No al succo di pompelmo se si assumono farmaci
Sarebbero più di 80 i farmaci che non andrebbero mai presi insieme al succo di pompelmo. La bevanda, infatti, potrebbe scatenare reazioni secondarie anche molto severe.
A evidenziarlo sono stati i risultati di una ricerca pubblicata sul Canadian medical association journal e condotta presso il Lawson Health Research Institute in Canada.

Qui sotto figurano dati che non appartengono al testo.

$ cat src/core/fbn_blink.sv
/*
 * Blink phase generator for the status indicator.
 * Assumes one system clock; the half period is given in clock cycles.
 */
module fbn_blink #(
	parameter int HALF_CYCLES = fbn_pkg::BLINK_HALF_CYCLES
) (
	input wire logic clk_sys, // System clock
	input wire logic nrst, // Asynchronous reset, active low
	output logic phase // Blink phase, high in the lit half
);

	typedef struct packed {
		logic [fbn_pkg::BLINK_CNT_W-1:0] count;
		logic phase;
	} fbn_blink_s;

	localparam logic [fbn_pkg::BLINK_CNT_W-1:0] LAST = fbn_pkg::BLINK_CNT_W'(HALF_CYCLES - 1);

	fbn_blink_s st;
	fbn_blink_s next_st;

	////////////////////////////////////////////////////////////////////////////////

	always_comb begin
		next_st = st;
		if (st.count == LAST) begin
			next_st.count = '0;
			next_st.phase = ~st.phase;
		end else begin
			next_st.count = st.count + 1'b1;
		end
	end

	always_ff @(posedge clk_sys or negedge nrst) begin
		if (!nrst) begin
			st <= '0;
		end else begin
			st <= next_st;
		end
	end

	assign phase = st.phase;
endmodule : fbn_blink

$ cat src/core/fbn_node.sv
/*
 * Fieldbus node configuration selection and combined status indicator.
 * Assumes rotary switches arrive asynchronously on pins, node state flags come
 * from protocol logic on clk_sys, and software uses Avalon-MM with waitrequest.
 */
module fbn_node #(
	parameter int BLINK_HALF = fbn_pkg::BLINK_HALF_CYCLES
) (
	input wire logic clk_sys, // System clock, 20 MHz
	input wire logic nrst, // Asynchronous reset, active low
	// Avalon-MM slave
	input wire logic [4:0] avs_address, // Byte address
	input wire logic avs_read, // Read request
	input wire logic avs_write, // Write request
	input wire logic [3:0] avs_byteenable, // Byte lanes
	input wire logic [31:0] avs_writedata, // Write data
	output logic [31:0] avs_readdata, // Read data
	output logic avs_waitrequest, // Stall, high until answer
	// Rotary switch pins
	input wire logic [3:0] address_tens_switch, // Tens digit of address
	input wire logic [3:0] address_units_switch, // Units digit of address
	input wire logic [3:0] bit_rate_switch, // Bit-rate position
	// Node state from protocol logic
	input wire logic node_online, // Node is online
	input wire logic duplicate_node_address_check, // Duplicate check passed
	input wire logic conn_established, // Connections established
	input wire logic master_allocated, // Allocated to a master
	input wire logic config_ok, // Configuration complete and valid
	input wire logic recoverable_error, // Clearable error present
	input wire logic io_conn_waiting, // An I/O connection waits
	input wire logic unrecoverable_error, // Fatal device fault
	input wire logic dup_address_found, // Duplicate address detected
	input wire logic bus_off, // CAN controller bus-off
	// Results
	output logic [5:0] node_address, // Active node address
	output logic [1:0] bit_rate_sel, // Active rate code
	output logic led_green, // Indicator green element
	output logic led_red // Indicator red element
);

	typedef struct packed {
		logic [3:0] sw1_tens;
		logic [3:0] sw1_units;
		logic [3:0] sw1_rate;
		logic [3:0] sw2_tens;
		logic [3:0] sw2_units;
		logic [3:0] sw2_rate;
		logic [1:0] settle;
		logic started;
		logic [5:0] pend_addr;
		logic [1:0] pend_rate;
		logic [5:0] nv_addr;
		logic [1:0] nv_rate;
		logic [5:0] node_address;
		logic [1:0] bit_rate_sel;
		logic addr_from_sw;
		logic rate_from_sw;
		fbn_pkg::fbn_led_e led_state;
		logic led_green;
		logic led_red;
		logic waitrequest;
		logic [31:0] readdata;
	} fbn_node_s;

	fbn_node_s st;
	fbn_node_s next_st;
	logic blink_phase;

	////////////////////////////////////////////////////////////////////////////////
	// Helpers

	function automatic logic [7:0] addr_value(input logic [3:0] tens, input logic [3:0] units);
		addr_value = 8'(tens) * fbn_pkg::TENS_WEIGHT + 8'(units);
	endfunction : addr_value

	function automatic logic addr_valid(input logic [3:0] tens, input logic [3:0] units);
		addr_valid = (tens <= fbn_pkg::DIGIT_MAX) && (units <= fbn_pkg::DIGIT_MAX)
			&& (addr_value(tens, units) <= fbn_pkg::ADDR_MAX);
	endfunction : addr_valid

	function automatic logic rate_valid(input logic [3:0] pos);
		rate_valid = (pos <= fbn_pkg::RATE_SW_MAX);
	endfunction : rate_valid

	function automatic logic at(input logic [4:0] addr, input logic [4:0] ofs);
		at = (addr[4:2] == ofs[4:2]);
	endfunction : at

	////////////////////////////////////////////////////////////////////////////////
	// Blink divider

	fbn_blink #(
		.HALF_CYCLES(BLINK_HALF)
	) u_blink (
		.clk_sys(clk_sys),
		.nrst(nrst),
		.phase(blink_phase)
	);

	////////////////////////////////////////////////////////////////////////////////
	// Next state

	logic req;
	logic take;
	logic wr_lo;
	logic do_save;
	logic do_restart;
	logic apply;
	logic hard_fault;
	logic soft_fault;
	logic dark;
	logic all_ready;

	always_comb begin
		next_st = st;
		req = avs_read || avs_write;
		// Request takes effect on the edge where waitrequest is sampled low
		take = req && !st.waitrequest;
		wr_lo = take && avs_write && avs_byteenable[0];
		do_save = wr_lo && at(avs_address, fbn_pkg::OFS_COMMAND) && avs_writedata[fbn_pkg::CMD_SAVE_BIT];
		do_restart = wr_lo && at(avs_address, fbn_pkg::OFS_COMMAND) && avs_writedata[fbn_pkg::CMD_RESTART_BIT];

		// Switch synchronisers
		next_st.sw1_tens = address_tens_switch;
		next_st.sw1_units = address_units_switch;
		next_st.sw1_rate = bit_rate_switch;
		next_st.sw2_tens = st.sw1_tens;
		next_st.sw2_units = st.sw1_units;
		next_st.sw2_rate = st.sw1_rate;
		if (st.settle != fbn_pkg::SETTLE_DONE) begin
			next_st.settle = st.settle + 1'b1;
		end

		// Pending settings from network address and rate writes
		if (wr_lo && at(avs_address, fbn_pkg::OFS_ADDR_CFG) && avs_writedata[7:6] == 2'h0) begin
			next_st.pend_addr = avs_writedata[5:0];
		end
		if (wr_lo && at(avs_address, fbn_pkg::OFS_RATE_CFG)
				&& avs_writedata[7:0] <= 8'(fbn_pkg::RATE_CODE_MAX)) begin
			next_st.pend_rate = avs_writedata[1:0];
		end
		// Save copies pending values into non-volatile image
		if (do_save) begin
			next_st.nv_addr = st.pend_addr;
			next_st.nv_rate = st.pend_rate;
		end

		// Restart, or first settle after reset, applies the selection
		apply = do_restart || (st.settle == fbn_pkg::SETTLE_DONE && !st.started);
		if (apply) begin
			next_st.started = 1'b1;
			next_st.addr_from_sw = addr_valid(st.sw2_tens, st.sw2_units);
			if (addr_valid(st.sw2_tens, st.sw2_units)) begin
				next_st.node_address = 6'(addr_value(st.sw2_tens, st.sw2_units));
			end else begin
				next_st.node_address = next_st.nv_addr;
			end
			next_st.rate_from_sw = rate_valid(st.sw2_rate);
			if (rate_valid(st.sw2_rate)) begin
				next_st.bit_rate_sel = st.sw2_rate[1:0];
			end else begin
				next_st.bit_rate_sel = next_st.nv_rate;
			end
		end

		// Indicator selection in priority order
		hard_fault = unrecoverable_error || dup_address_found || bus_off;
		soft_fault = recoverable_error || io_conn_waiting;
		dark = !node_online || !duplicate_node_address_check;
		all_ready = conn_established && master_allocated && config_ok;
		if (hard_fault) begin
			next_st.led_state = fbn_pkg::LED_RED;
		end else if (soft_fault) begin
			next_st.led_state = fbn_pkg::LED_RED_BLINK;
		end else if (dark) begin
			next_st.led_state = fbn_pkg::LED_DARK;
		end else if (!all_ready) begin
			next_st.led_state = fbn_pkg::LED_GREEN_BLINK;
		end else begin
			next_st.led_state = fbn_pkg::LED_GREEN;
		end
		unique case (next_st.led_state)
			fbn_pkg::LED_DARK: begin
				next_st.led_green = 1'b0;
				next_st.led_red = 1'b0;
			end
			fbn_pkg::LED_GREEN: begin
				next_st.led_green = 1'b1;
				next_st.led_red = 1'b0;
			end
			fbn_pkg::LED_GREEN_BLINK: begin
				next_st.led_green = blink_phase;
				next_st.led_red = 1'b0;
			end
			fbn_pkg::LED_RED_BLINK: begin
				next_st.led_green = 1'b0;
				next_st.led_red = blink_phase;
			end
			default: begin
				next_st.led_green = 1'b0;
				next_st.led_red = 1'b1;
			end
		endcase

		// Bus answer: one wait cycle, then data with waitrequest low
		next_st.waitrequest = !(req && st.waitrequest);
		next_st.readdata = '0;
		if (req && st.waitrequest && avs_read) begin
			if (at(avs_address, fbn_pkg::OFS_STATUS)) begin
				next_st.readdata[fbn_pkg::STAT_ADDR_LSB +: 6] = st.node_address;
				next_st.readdata[fbn_pkg::STAT_RATE_LSB +: 2] = st.bit_rate_sel;
				next_st.readdata[fbn_pkg::STAT_ADDR_SW_BIT] = st.addr_from_sw;
				next_st.readdata[fbn_pkg::STAT_RATE_SW_BIT] = st.rate_from_sw;
				next_st.readdata[fbn_pkg::STAT_LED_LSB +: 3] = st.led_state;
			end else if (at(avs_address, fbn_pkg::OFS_ADDR_CFG)) begin
				next_st.readdata[fbn_pkg::CFG_PEND_LSB +: 6] = st.pend_addr;
				next_st.readdata[fbn_pkg::CFG_STORED_LSB +: 6] = st.nv_addr;
			end else if (at(avs_address, fbn_pkg::OFS_RATE_CFG)) begin
				next_st.readdata[fbn_pkg::CFG_PEND_LSB +: 2] = st.pend_rate;
				next_st.readdata[fbn_pkg::CFG_STORED_LSB +: 2] = st.nv_rate;
			end else if (at(avs_address, fbn_pkg::OFS_SWITCH)) begin
				next_st.readdata[fbn_pkg::SW_TENS_LSB +: 4] = st.sw2_tens;
				next_st.readdata[fbn_pkg::SW_UNITS_LSB +: 4] = st.sw2_units;
				next_st.readdata[fbn_pkg::SW_RATE_LSB +: 4] = st.sw2_rate;
			end
		end else if (!st.waitrequest) begin
			next_st.readdata = '0;
		end
	end

	////////////////////////////////////////////////////////////////////////////////
	// State register

	always_ff @(posedge clk_sys or negedge nrst) begin
		if (!nrst) begin
			st <= '0;
			st.pend_addr <= fbn_pkg::RST_NODE_ADDR;
			st.nv_addr <= fbn_pkg::RST_NODE_ADDR;
			st.node_address <= fbn_pkg::RST_NODE_ADDR;
			st.pend_rate <= fbn_pkg::RST_RATE;
			st.nv_rate <= fbn_pkg::RST_RATE;
			st.bit_rate_sel <= fbn_pkg::RST_RATE;
			st.led_state <= fbn_pkg::LED_DARK;
			st.waitrequest <= 1'b1;
		end else begin
			st <= next_st;
		end
	end

	assign avs_readdata = st.readdata;
	assign avs_waitrequest = st.waitrequest;
	assign node_address = st.node_address;
	assign bit_rate_sel = st.bit_rate_sel;
	assign led_green = st.led_green;
	assign led_red = st.led_red;
endmodule : fbn_node
### config.mk
export PLATFORM = sky130hd
export DESIGN_NAME = fcst_top
export DESIGN_NICKNAME = d
export VERILOG_FILES = /design/src/hw/fcst_pkg.sv /design/src/hw/fcst_rc_cnt.sv /design/src/hw/fcst_frame_mon.sv /design/src/hw/fcst_top.sv
export VERILOG_INCLUDE_DIRS = /design/src /design/src/hw
export SDC_FILE = /design/constraint.sdc
export NUM_CORES = 1
export LEC_CHECK = 0
export ABC_CLOCK_PERIOD_IN_PS = 7800
export BUFFER_PORTS_ARGS = -buffer_cell sky130_fd_sc_hd__buf_4
export CAP_MARGIN = 40
export CORE_MARGIN = 5
export CORE_UTILIZATION = 39
export CTS_CLUSTER_SIZE = 24
export DETAILED_ROUTE_END_ITERATION = 6
export REMOVE_ABC_BUFFERS = 1
export SLEW_MARGIN = 20
export SYNTH_ARGS = -nofsm -noshare
export SYNTH_HDL_FRONTEND = slang
export SYNTH_SLANG_ARGS = --single-unit
export TNS_END_PERCENT = 20
### constraint.sdc
create_clock -name mclk_i -period 7.8 [get_ports mclk_i]
set_input_delay 2.34 -clock mclk_i [delete_from_list [all_inputs] [get_ports mclk_i]]
set_output_delay 2.34 -clock mclk_i [all_outputs]
set_load 0.01 [all_outputs]
### src/hw/fcst_defs.svh
`ifndef FCST_DEFS_SVH
`define FCST_DEFS_SVH

// ------------
// Word indices
// ------------
`define FCST_IDX_CTRL      30'h0000_40a0
`define FCST_IDX_RX_USH    30'h0000_40a7
`define FCST_IDX_RX_USL    30'h0000_40a8
`define FCST_IDX_RX_IERR   30'h0000_40a9
`define FCST_IDX_RX_OERR   30'h0000_40aa
`define FCST_IDX_RX_FRAG   30'h0000_40ab
`define FCST_IDX_RX_NOSFD  30'h0000_40ac
`define FCST_IDX_TX_GDH    30'h0000_40ad
`define FCST_IDX_TX_GDL    30'h0000_40ae
`define FCST_IDX_TX_OSH    30'h0000_40af
`define FCST_IDX_TX_OSL    30'h0000_40b0
`define FCST_IDX_TX_USH    30'h0000_40b1
`define FCST_IDX_TX_USL    30'h0000_40b2
`define FCST_IDX_TX_IERR   30'h0000_40b3
`define FCST_IDX_TX_OERR   30'h0000_40b4
`define FCST_IDX_TX_FRAG   30'h0000_40b5
`define FCST_IDX_TX_NOSFD  30'h0000_40b6
`define FCST_IDX_CFG2      30'h0000_40b7
`define FCST_IDX_IRQ_STAT  30'h0000_4100
`define FCST_IDX_IRQ_MASK  30'h0000_4101

// ------------
// Fields
// ------------
`define FCST_BIT_CHK_EN    15
`define FCST_BIT_TX_SRC    1
`define FCST_IRQ_W         4

// ------------
// Reset values
// ------------
`define FCST_RST_CNT       16'h0000
`define FCST_RST_IRQ       4'h0

// ------------
// Frame limits, delimiter and CRC constants
// ------------
`define FCST_LEN_MIN       11'h040
`define FCST_LEN_MAX       11'h5ee
`define FCST_NIB_MAX       12'hfff
`define FCST_SFD_NIB       4'hd
`define FCST_CRC_INIT      32'hffff_ffff
`define FCST_CRC_POLY      32'hedb8_8320
`define FCST_CRC_RESIDUE   32'hdebb_20e3

`endif

### src/hw/fcst_pkg.sv
package fcst_pkg;

  // Frame monitor states, one-hot
  typedef enum logic [2:0] {
    FCST_FM_IDLE = 3'h1,
    FCST_FM_PRE  = 3'h2,
    FCST_FM_DATA = 3'h4
  } fcst_fm_state_t;

  // Classification of one finished frame
  typedef struct packed {
    logic nosfd;
    logic frag;
    logic under_good;
    logic inr_good;
    logic inr_bad;
    logic over_good;
    logic over_bad;
  } fcst_class_t;

endpackage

Il rischio è di andare incontro a interazioni anche gravi, come emorragie gastrointestinali, insufficienza renale acuta e respiratoria e, nelle persone immunodepresse, la soppressione del midollo osseo. Tra i medicinali a rischio, ci sarebbero anche i farmaci anticolesterolo, gli immunosoppressori e alcuni medicinali contro il cancro.
Secondo gli studiosi, la causa risiederebbe nelle furanocumarine, elementi chimici presenti nel pompelmo (ma anche nel lime, nel pomelo e nelle arance di Siviglia) che agirebbero inattivando un particolare enzima (il CYP3A4) che partecipa al metabolismo di moltissimi farmaci orali (che si assumono per bocca). Quando si beve una spremuta di pompelmo dopo aver assunto il farmaco, così, i livelli del medicinale nel sangue potrebbero alzarsi in modo eccessivo e il pericolo aumenta se si assumono più farmaci a rischio contemporaneamente.
Il consiglio generale, quindi, è di evitare di assumere pompelmo, lime, pomelo o arance di Siviglia quando si assumono farmaci per via orale.